| The problem |
From the line with "Multiply: 405 lines" through the line with "(bash standard.sh synth);", inclusive, return each line of the data below exactly and leave the rest out.

[Source material Boundary: Start]

What follows belongs to an exercise in optimizing a design on an open flow for small area and a short achievable clock period; a production flow would make more cautious choices.
The RTL was checked by simulation tests, not by an equivalence proof against the original design.

run A:
## fir_n
module fir_n(x_in, y_out, b, clk, ena, rst);
input  wire [31:0]  x_in;
output wire [31:0]  y_out;
input  wire [127:0] b;
input  wire         clk;
input  wire         ena;
input  wire         rst;
wire [16:0] k;
wire [31:0] x_rec;
assign k[0] = 1'b0;
genvar gi;
generate for (gi = 0; gi < 16; gi = gi + 1) begin : rec
  assign x_rec[2*gi]   = x_in[2*gi] ^ k[gi];
  assign x_rec[2*gi+1] = x_in[2*gi+1] ^ (x_in[2*gi] & k[gi]);
  assign k[gi+1]       = x_in[2*gi+1] & (x_in[2*gi] | k[gi]);
end endgenerate
logic [31:0] s0, s1, s2, s3;
always_ff @(posedge clk, posedge rst) begin
  if (rst) begin
    s0 <= '0; s1 <= '0; s2 <= '0; s3 <= '0;
  end else if (ena) begin
    s0 <= x_rec; s1 <= s0; s2 <= s1; s3 <= s2;
  end
end
wire [31:0] c0 = b[31:0];
wire [31:0] cn0;
generate for (gi = 0; gi < 32; gi = gi + 1) begin : cinv0
  cninv_c u (.a(c0[gi]), .y(cn0[gi]));
end endgenerate
wire [15:0] p1_0, p2_0, n1_0;
wire [15:0] nn_0;
generate for (gi = 0; gi < 16; gi = gi + 1) begin : dec0
  dec_cell u (.a(s0[2*gi+1]), .b(s0[2*gi]), .p1(p1_0[gi]), .p2(p2_0[gi]), .n1(n1_0[gi]), .nn(nn_0[gi]));
end endgenerate
wire [31:0] q0_0;
pp0_cell uq0_0_0 (.n1(n1_0[0]), .c(c0[0]), .p1(p1_0[0]), .cn(cn0[0]), .p2(p2_0[0]), .q(q0_0[0]));
pp_cell uq0_0_1 (.p1(n1_0[0]), .c(c0[1]), .n1(p1_0[0]), .cn(cn0[1]), .p2(p2_0[0]), .cm(cn0[0]), .q(q0_0[1]));
pp_cell uq0_0_2 (.p1(n1_0[0]), .c(c0[2]), .n1(p1_0[0]), .cn(cn0[2]), .p2(p2_0[0]), .cm(cn0[1]), .q(q0_0[2]));
pp_cell uq0_0_3 (.p1(n1_0[0]), .c(c0[3]), .n1(p1_0[0]), .cn(cn0[3]), .p2(p2_0[0]), .cm(cn0[2]), .q(q0_0[3]));
pp_cell uq0_0_4 (.p1(n1_0[0]), .c(c0[4]), .n1(p1_0[0]), .cn(cn0[4]), .p2(p2_0[0]), .cm(cn0[3]), .q(q0_0[4]));
pp_cell uq0_0_5 (.p1(n1_0[0]), .c(c0[5]), .n1(p1_0[0]), .cn(cn0[5]), .p2(p2_0[0]), .cm(cn0[4]), .q(q0_0[5]));
pp_cell uq0_0_6 (.p1(n1_0[0]), .c(c0[6]), .n1(p1_0[0]), .cn(cn0[6]), .p2(p2_0[0]), .cm(cn0[5]), .q(q0_0[6]));
  ...
==> flow/config.mk <==
export PLATFORM = sky130hd
export DESIGN_NAME = fir_n
export DESIGN_NICKNAME = fir_n
export VERILOG_FILES = /design/flow/design.v
export SDC_FILE = /design/flow/constraint.sdc
export NUM_CORES = 4
export LEC_CHECK = 0
export ABC_AREA = 1
export CAP_MARGIN = 20
export CELL_PAD_IN_SITES_DETAIL_PLACEMENT = 1
export CELL_PAD_IN_SITES_GLOBAL_PLACEMENT = 2
export CORE_MARGIN = 2
export CORE_UTILIZATION = 30
export CTS_BUF_LIST = sky130_fd_sc_hd__clkbuf_4 sky130_fd_sc_hd__clkbuf_8
export CTS_CLUSTER_DIAMETER = 100
export CTS_CLUSTER_SIZE = 30
export PLACE_DENSITY = 0.45
export SETUP_SLACK_MARGIN = 2.6
export SLEW_MARGIN = 20
export SYNTH_HIERARCHICAL = 1
export SYNTH_MINIMUM_KEEP_SIZE = 0
==> flow/constraint.sdc <==
create_clock -name core_clock -period 16.0 [get_ports {clk}]
set_input_delay 3.2000 -clock core_clock [delete_from_list [all_inputs] [get_ports {clk}]]
set_output_delay 3.2000 -clock core_clock [all_outputs]
set_load 0.01 [all_outputs]
standard.sh (not shown) runs the stock make flow with config.mk's settings and CLKGATE_MAP_FILE= SYNTH_SCRIPT=/design/flow/synth_recipe.tcl, a recipe that flattens the netlist after the stock synthesis.
==> flow/flow/run.sh <==
#!/bin/bash
# Own flow: the standard layout (standard.sh) with three changes.
#  1. fir_n.sv's one-cell helper modules are tied to the library cells they
#     describe (fa_cell -> fa_1, pp_cell -> a222oi_1, pp2_cell -> a22oi_1),
#     see flow/cellmap.py; ABC does not find a222oi on its own.
#  2. The port buffers are buf_4 cells instead of buffer_ports' default pick
#     (clkdlybuf4s50_1, a clock delay cell: slower and twice the area).
#  3. The standard synthesis runs first, and the flip-flops of ours are
#     checked against it (same names and cell types).
# Every tool's output goes to a log file of its own in this folder.
set -euo pipefail
W=$(pwd)
R=orfs/results/sky130hd/fir_n/base

bash standard.sh synth > std_synth.log 2>&1
cp $R/1_2_yosys.v std_1_2_yosys.v
rm -rf orfs

python3 flow/cellmap.py design.v design_mapped.v > cellmap.log 2>&1
export BUFFER_PORTS_ARGS="-buffer_cell sky130_fd_sc_hd__buf_4"
bash standard.sh synth VERILOG_FILES=$W/design_mapped.v > synth.log 2>&1
python3 flow/regcheck.py std_1_2_yosys.v $R/1_2_yosys.v > regcheck.log 2>&1
bash standard.sh finish VERILOG_FILES=$W/design_mapped.v > standard.log 2>&1
Other scripts of this flow, unchanged in this note and not shown: flow/flow/cellmap.py, flow/flow/regcheck.py
Run A finished every step from synthesis to the final layout, and the layout passed the timing, DRC and antenna checks.
This design comes from an exercise in tuning for small area and a short achievable clock period on the open sky130 flow, not from production work.
Only simulation tests tie the RTL to the original design; equivalence was not proved.

==> flow/design.v (outline; a module is shown in full before it is edited, if it fits) <==
// module float_larger: 6 lines
// module add_float: 53 lines
// module sub_float: 39 lines
// module Multiply: 405 lines
// module Multiply_one_minus: 446 lines
// module fa: 6 lines
// module resize_datapath: 32 lines
module resize_datapath (
  clk,
  reset_n,
  enable,
  data_in1,
  data_in2,
  scale,
  data_out
);
  // ...
==> flow/flow/run.sh <==
#!/bin/bash
# Own layout flow:
#  1. the standard synthesis (bash standard.sh synth);
#  2. the logic between the registers and the full-adder cells is mapped
#     again by ABC for area (registers and full adders kept as they are);
#  3. the standard layout from the floorplan on, except that the delay
#     cells may not be used (so the port buffers are plain buffers); the
#     platform's own don't-use cells stay don't-use.
# Each tool's output goes to a log file of its own here (flow_*.log).
set -euo pipefail
W=$(pwd)
R=$W/orfs/results/$FLOW_PLATFORM/resize_datapath/base
YOSYS=$FLOW_HOME/../tools/install/yosys/bin/yosys
LIB=$FLOW_HOME/platforms/sky130hd/lib/sky130_fd_sc_hd__tt_025C_1v80.lib

bash standard.sh synth > "$W/flow_synth.log" 2>&1
cp "$R/1_2_yosys.v" "$W/standard_1_2_yosys.v"

DL="sky130_fd_sc_hd__clkdlybuf4s15_1 sky130_fd_sc_hd__clkdlybuf4s15_2 sky130_fd_sc_hd__clkdlybuf4s18_1 sky130_fd_sc_hd__clkdlybuf4s18_2 sky130_fd_sc_hd__clkdlybuf4s25_1 sky130_fd_sc_hd__clkdlybuf4s25_2 sky130_fd_sc_hd__clkdlybuf4s50_1 sky130_fd_sc_hd__clkdlybuf4s50_2 sky130_fd_sc_hd__dlygate4sd1_1 sky130_fd_sc_hd__dlygate4sd2_1 sky130_fd_sc_hd__dlygate4sd3_1 sky130_fd_sc_hd__dlymetal6s2s_1 sky130_fd_sc_hd__dlymetal6s4s_1 sky130_fd_sc_hd__dlymetal6s6s_1"
PLAT=$(sed -n '/^export DONT_USE_CELLS/,/^[^ ]/p' "$FLOW_HOME/platforms/sky130hd/config.mk" | grep -o 'sky130_fd_sc_hd__[A-Za-z0-9_]*' | tr '\n' ' ')
DONT_ALL="$DL $PLAT"
# ABC may not use the don't-use cells, nor the multi-output adder cells
ABC_DONT=$(for c in $DONT_ALL sky130_fd_sc_hd__fa_1 sky130_fd_sc_hd__fa_2 sky130_fd_sc_hd__fa_4 sky130_fd_sc_hd__fah_1 sky130_fd_sc_hd__fahcin_1 sky130_fd_sc_hd__fahcon_1 sky130_fd_sc_hd__ha_1 sky130_fd_sc_hd__ha_2 sky130_fd_sc_hd__ha_4; do printf -- "-dont_use $c "; done)
printf 'set_driving_cell sky130_fd_sc_hd__buf_1\nset_load 5\n' > "$W/resyn.constr"
echo 'strash; balance; dch; map -a; topo; stime -c; upsize -c; dnsize -c' > "$W/resyn.abc"
cat > "$W/resyn.ys" <<EOS
read_liberty -ignore_miss_func $LIB
blackbox sky130_fd_sc_hd__fa_1 sky130_fd_sc_hd__fa_2 sky130_fd_sc_hd__fa_4 sky130_fd_sc_hd__dfrtp_1 sky130_fd_sc_hd__dfrtp_2 sky130_fd_sc_hd__dfrtp_4
read_verilog $W/standard_1_2_yosys.v
hierarchy -top $FLOW_TOP
flatten
opt_clean -purge
abc -liberty $LIB -constr $W/resyn.constr -script $W/resyn.abc $ABC_DONT
opt_clean -purge
hilomap -singleton -hicell sky130_fd_sc_hd__conb_1 HI -locell sky130_fd_sc_hd__conb_1 LO
splitnets
opt_clean -purge
write_verilog -noattr -nohex -nodec $W/resyn.v
EOS
"$YOSYS" -s "$W/resyn.ys" > "$W/flow_resyn.log" 2>&1
# read the new netlist back on its own and check it
"$YOSYS" -p "read_liberty -lib $LIB; read_verilog $W/resyn.v; hierarchy -check -top $FLOW_TOP; check -assert -mapped; stat -liberty $LIB" > "$W/flow_resyn_check.log" 2>&1
cp "$W/resyn.v" "$R/1_2_yosys.v"
touch "$R/1_2_yosys.v"

bash standard.sh "DONT_USE_CELLS=$DONT_ALL" SETUP_SLACK_MARGIN=7.5 finish > "$W/flow_finish.log" 2>&1
==> flow/standard.sh <==
#!/bin/bash
# synth_recipe.tcl (not shown) runs the flow's synth.tcl, then flattens the netlist and writes it again
# the make line also repeats each setting of config.mk as NAME=value (left out here)
make -C /OpenROAD-flow-scripts/flow DESIGN_CONFIG=/design/flow/config.mk WORK_HOME=/design/flow/orfs CLKGATE_MAP_FILE= SYNTH_SCRIPT=/design/flow/synth_recipe.tcl "${@:-finish}"
==> flow/config.mk <==
export PLATFORM = sky130hd
export DESIGN_NAME = resize_datapath
export DESIGN_NICKNAME = resize_datapath
export VERILOG_FILES = /design/flow/design.v
export SDC_FILE = /design/flow/constraint.sdc
export NUM_CORES = 4
export LEC_CHECK = 0
export ABC_AREA = 1
export CAP_MARGIN = 20
export CORE_MARGIN = 2
export CORE_UTILIZATION = 65
export PLACE_DENSITY = 0.8
export SETUP_SLACK_MARGIN = 5
export SLEW_MARGIN = 20
export SYNTH_HIERARCHICAL = 1
export SYNTH_MINIMUM_KEEP_SIZE = 0
==> flow/constraint.sdc <==
create_clock -name core_clock -period 25.0 [get_ports {clk}]
set_input_delay 5.0000 -clock core_clock [delete_from_list [all_inputs] [get_ports {clk}]]
set_output_delay 5.0000 -clock core_clock [all_outputs]
set_load 0.01 [all_outputs]
==> impl_metrics.yaml, run 1 <==
setup_path:
  cpMostUsedCell: "nor2_1"
  crit_end: "data_out[14]"
  required_ns: 25.17
  reg2reg_to: "data_out[11]"
  crit_path_start_kind: "primary input"
  criticalPathCategory: "primary input to flop"
  r2r_slack_ns: 24.28
clock_tree:
  h-tree-depth: 1
  numClockSinks: 16
  clock_path_buffers: 2
  hold_buffers: 0
  clock_latency_ns: 0.24
  cts_buffers: 3
floorplanning:
  initial_core_util: 0.6654
  die_area_um2: 16640
  die_y_um: 129.0
yosys:
  ys.warnings.count: 9
  netlist_instances: 1469
detailed_routing:
  wl_per_cell_um: 17.28
  via_per_inst: 5.932
  vias: 10510
  route.final.wire_length_um: 30630
  wl_met1_um: 12100
sta:
  hold_ws_ns: 0.4778
  maxClockFrequency_ghz: 0.06010
  rsz0062_at_grt: "no"
cells_and_area:
  regArea_um2: 400.4
  multi_input_area_share: 0.8223
  post-route-util: 0.7192
  design_area_um2: 10970
  nClkBuffers: 3
  multi_input_gates: 1242
  design.seq.count: 16
  synthToLayoutAreaGrowth_pct: 8.084
grt:
  antenna_found_initial: 0
flow_run:
  drv_cap: 0
placement:
  dp_hpwl_um: 25320
worst_hold_path:
  hp-start: "data_out[15]"
outcome:
  status: "finished clean"
==> inputs of run 2 (changes only) <==
--- a/flow/flow/run.sh
+++ b/flow/flow/run.sh
@@ -43,4 +43,4 @@
 cp "$W/resyn.v" "$R/1_2_yosys.v"
 touch "$R/1_2_yosys.v"
 
-bash standard.sh "DONT_USE_CELLS=$DONT_ALL" SETUP_SLACK_MARGIN=7.5 finish > "$W/flow_finish.log" 2>&1
+bash standard.sh "DONT_USE_CELLS=$DONT_ALL" SETUP_SLACK_MARGIN=8 finish > "$W/flow_finish.log" 2>&1
==> run 2 against run 1 <==
Effect of this change: sequential cell count did not move; setup slack gained 0.10 ns; still clean on timing, DRC and antenna; count of clock-buffer cells in the layout unchanged; cell area rose by 2.9%; synthesized area unchanged; die area is the same; first-iteration DRC count rose by 0.37%.
==> impl_metrics.yaml, run 2 <==
setup_path:
  cp_max_fo: 15
  cpMostUsedCell: "nor2_1"
  cpPeakStageDelay_ns: 0.55
  crit_buf_inv: 17
  endpoint_kind: "flop"
  crit_arrival_ns: 16.71
  criticalPathCategory: "primary input to flop"
  cp_top_family: "simple AND/OR/NAND/NOR gates"
  crit-reg2reg-launch: "data_out[11]"
  startpoint: "scale[4]"
  required_ns: 25.17
  crit_path_start_kind: "primary input"
  slowest_stage: "fa_1"
clock_tree:
  hold_buffers: 0
  path_clk_slew_ns: 0.05
  clock_path_buffers: 2
  cts_buffers: 3
  cts_tree: "yes"
  h-tree-depth: 1
  root_buffer: "clkbuf_16"
  clock_latency_ns: 0.24
  numClockSinks: 16
outcome:
  status: "finished clean"
placement:
  port_buffers: 66
  dp.cells: 1743
  dp_hpwl_um: 25320
  finalWeightedCongestion: 0.9842
cells_and_area:
  final_cell_mix: "nand2_1, nor2_1, fa_1"
  num_antenna_cells: 0
  finalNonFillerCells: 1794
  layout-drive-gt1-share: 0.1295
  mostFrequentLayoutCell: "nand2_1"
  top_regs: "data_out (16)"
  fin_nets: 1817
  top_register: "data_out"
  largest_reg_flops: 16
  synthToLayoutAreaGrowth_pct: 11.25
sta:
  hold_viol_final: 0
  slew_headroom: 0.2476
  skew_ns: 0
  worstMarginPinSlew_ns: 1.117
  fin_setup_tns_ns: 0
  maxClockFrequency_ghz: 0.06046
  post-route-period-util: 0.6616
  finalSetupViolCount: 0
  period_needed_ns: 16.54
  maxSlewViolCount: 0
  rsz0062_at_grt: "yes"
detailed_routing:
  wl_per_cell_um: 17.41
  vias: 10630
  route.final.wire_length_um: 31240
  ant_nets: 0
  via_per_inst: 5.926
  firstDrtPassIters: 5
  drtIter0Drc: 824
  drc_errors: 0
worst_hold_path:
  hp-start: "data_out[15]"
  hold_class: "flop to flop"
floorplanning:
  die_area_um2: 16640
  core_region_area_um2: 15260
  pin_count: 67
  fp.dieW_um: 129.0
  rows: 45
  die_y_um: 129.0
  initial_core_util: 0.6654
grt:
  antenna_found_initial: 0
  gr-total-overflow: 0
  grt_max_degree: 24
  grt_pass1_wl_um: 49310
  grt_pass1_vias: 10040
  grt.total_usage: 0.3721
yosys:
  synth.net_count: 1701
  syn_area_per_cell_um2: 6.912
  syn_area_um2: 10150
  ys.warnings.count: 9
  netlist_instances: 1469
flow_run:
  drv_cap: 0
## run 2: path summary, 6_finish.rpt
path	endpoint	slack, ns	cells after the start
setup / recovery	data_out[14]	8.46	74
setup reg to reg	data_out[11]	24.28	2
max in group asynchronous	data_out[4]	19.66	1
min in group asynchronous	data_out[14]	4.83	1
hold / removal	data_out[15]	0.48	2
hold reg to reg	data_out[15]	0.48	2
## run 2: through the flow
step / worst slack, ns / area (um2) / hold WS, ns / utilization
6_report: 8.460 / 11300 / 0.4779 / 0.7403
5_1_grt: 7.714 / 11300 / 0.5060 / 0.7403
4_1_cts: 8.018 / 10760 / 0.4819 / 0.7049
3_5_place_dp: 7.179 / 10650 / 0.4706 / 0.6982
3_3_place_gp: 7.471 / 10650 / 0.4653 / 0.6982
2_1_floorplan: 9.247 / 10150 / 0.5157 / -
## run 2: area by class of cell
cell class,instances,area [um2]
clock buffer,3,75.07
fill,1245,3963
timing repair buffer,115,525.5
sequential,16,400.4
inverter,206,822.0
multi-input combinational,1243,9209
tap,211,264.0
## run 2: what timing repair did
| item | CTS | global route |
|---|---|---|
| setup buffers | 0 | 46 |
| pin swaps | 0 | 37 |
| endpoints found under the hold margin | 0 | 0 |
| setup endpoints to repair | 15 | 15 |
| gates resized for setup | 16 | 80 |
| cloned | 0 | 2 |
## run 2: worst reg2reg max path, stage by stage (launching register included)
cell and delay [ns]:
dfrtp_1 0.37, nor2_1 0.14, a31oi_1 0.07
## run 2: per-layer routing
layer | up-vias | part of all wire | global-route usage
met1 | 4953 | 0.39 | 0.4961
met2 | 607 | 0.46 | 0.6138
li1 | 4955 | - | -
met4 | 0 | 0.042 | 0.1260
met5 | - | 0 | 0
met3 | 116 | 0.10 | 0.07235
==> inputs of run 3 (changes only) <==
--- a/flow/flow/run.sh
+++ b/flow/flow/run.sh
@@ -43,4 +43,4 @@
 cp "$W/resyn.v" "$R/1_2_yosys.v"
 touch "$R/1_2_yosys.v"
 
-bash standard.sh "DONT_USE_CELLS=$DONT_ALL" SETUP_SLACK_MARGIN=8 finish > "$W/flow_finish.log" 2>&1
+bash standard.sh "DONT_USE_CELLS=$DONT_ALL" SETUP_SLACK_MARGIN=7.5 RECOVER_POWER=100 finish > "$W/flow_finish.log" 2>&1
==> run 3 against run 2 <==
Effect of this change: non-clock buffer count fell by 21; register-to-register slack hardly changed; first-iteration DRC count up 4.9%; hold slack is essentially flat; critical path type unchanged.
==> impl_metrics.yaml, run 3 <==
cells_and_area:
  top_regs: "data_out (16)"
  fin_nets: 1795
  fillers: 1314
  num_antenna_cells: 0
  layout-drive-gt1-share: 0.09481
  top_register: "data_out"
  synthToLayoutAreaGrowth_pct: 7.800
  finalNonFillerCells: 1772
  mostFrequentLayoutCell: "nand2_1"
  largest_reg_flops: 16
  final_cell_mix: "nand2_1, nor2_1, fa_1"
sta:
  maxClockFrequency_ghz: 0.05722
  hold_viol_final: 0
  fin_setup_tns_ns: 0
  post-route-period-util: 0.6990
  rsz0062_at_grt: "no"
  slew_headroom: 0.2577
  skew_ns: 0
  worstMarginPinSlew_ns: 1.102
  finalSetupViolCount: 0
  period_needed_ns: 17.48
  maxSlewViolCount: 0
placement:
  dp.cells: 1743
  finalWeightedCongestion: 0.9842
  port_buffers: 66
  dp_hpwl_um: 25320
floorplanning:
  fp.dieW_um: 129.0
  die_y_um: 129.0
  core_region_area_um2: 15260
  rows: 45
  initial_core_util: 0.6654
  pin_count: 67
  die_area_um2: 16640
worst_hold_path:
  hold_class: "flop to flop"
detailed_routing:
  via_per_inst: 5.932
  ant_nets: 0
  route.final.wire_length_um: 30520
  drc_errors: 0
  vias: 10510
  firstDrtPassIters: 7
  wl_per_cell_um: 17.22
  drtIter0Drc: 864
yosys:
  syn_area_um2: 10150
  syn_area_per_cell_um2: 6.912
  netlist_instances: 1469
  ys.warnings.count: 9
  synth.net_count: 1701
grt:
  grt_max_degree: 24
  grt_pass1_wl_um: 49200
  grt.total_usage: 0.3712
  gr-total-overflow: 0
  grt_pass1_vias: 10030
  antenna_found_initial: 0
clock_tree:
  cts_buffers: 3
  clock_path_buffers: 2
  path_clk_slew_ns: 0.05
  h-tree-depth: 1
  clock_latency_ns: 0.24
  numClockSinks: 16
  root_buffer: "clkbuf_16"
  cts_tree: "yes"
  hold_buffers: 0
setup_path:
  crit_path_start_kind: "primary input"
  slowest_stage: "fa_1"
  required_ns: 25.17
  crit_arrival_ns: 17.64
  cp_max_fo: 16
  criticalPathCategory: "primary input to flop"
  endpoint_kind: "flop"
  cpPeakStageDelay_ns: 0.55
  cpMostUsedCell: "nand2_1"
outcome:
  status: "finished clean"
flow_run:
  drv_cap: 0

[Source material Boundary: End]

| Problem solution |
// module Multiply: 405 lines
// module Multiply_one_minus: 446 lines
// module fa: 6 lines
// module resize_datapath: 32 lines
module resize_datapath (
  clk,
  reset_n,
  enable,
  data_in1,
  data_in2,
  scale,
  data_out
);
  // ...
==> flow/flow/run.sh <==
#!/bin/bash
# Own layout flow:
#  1. the standard synthesis (bash standard.sh synth);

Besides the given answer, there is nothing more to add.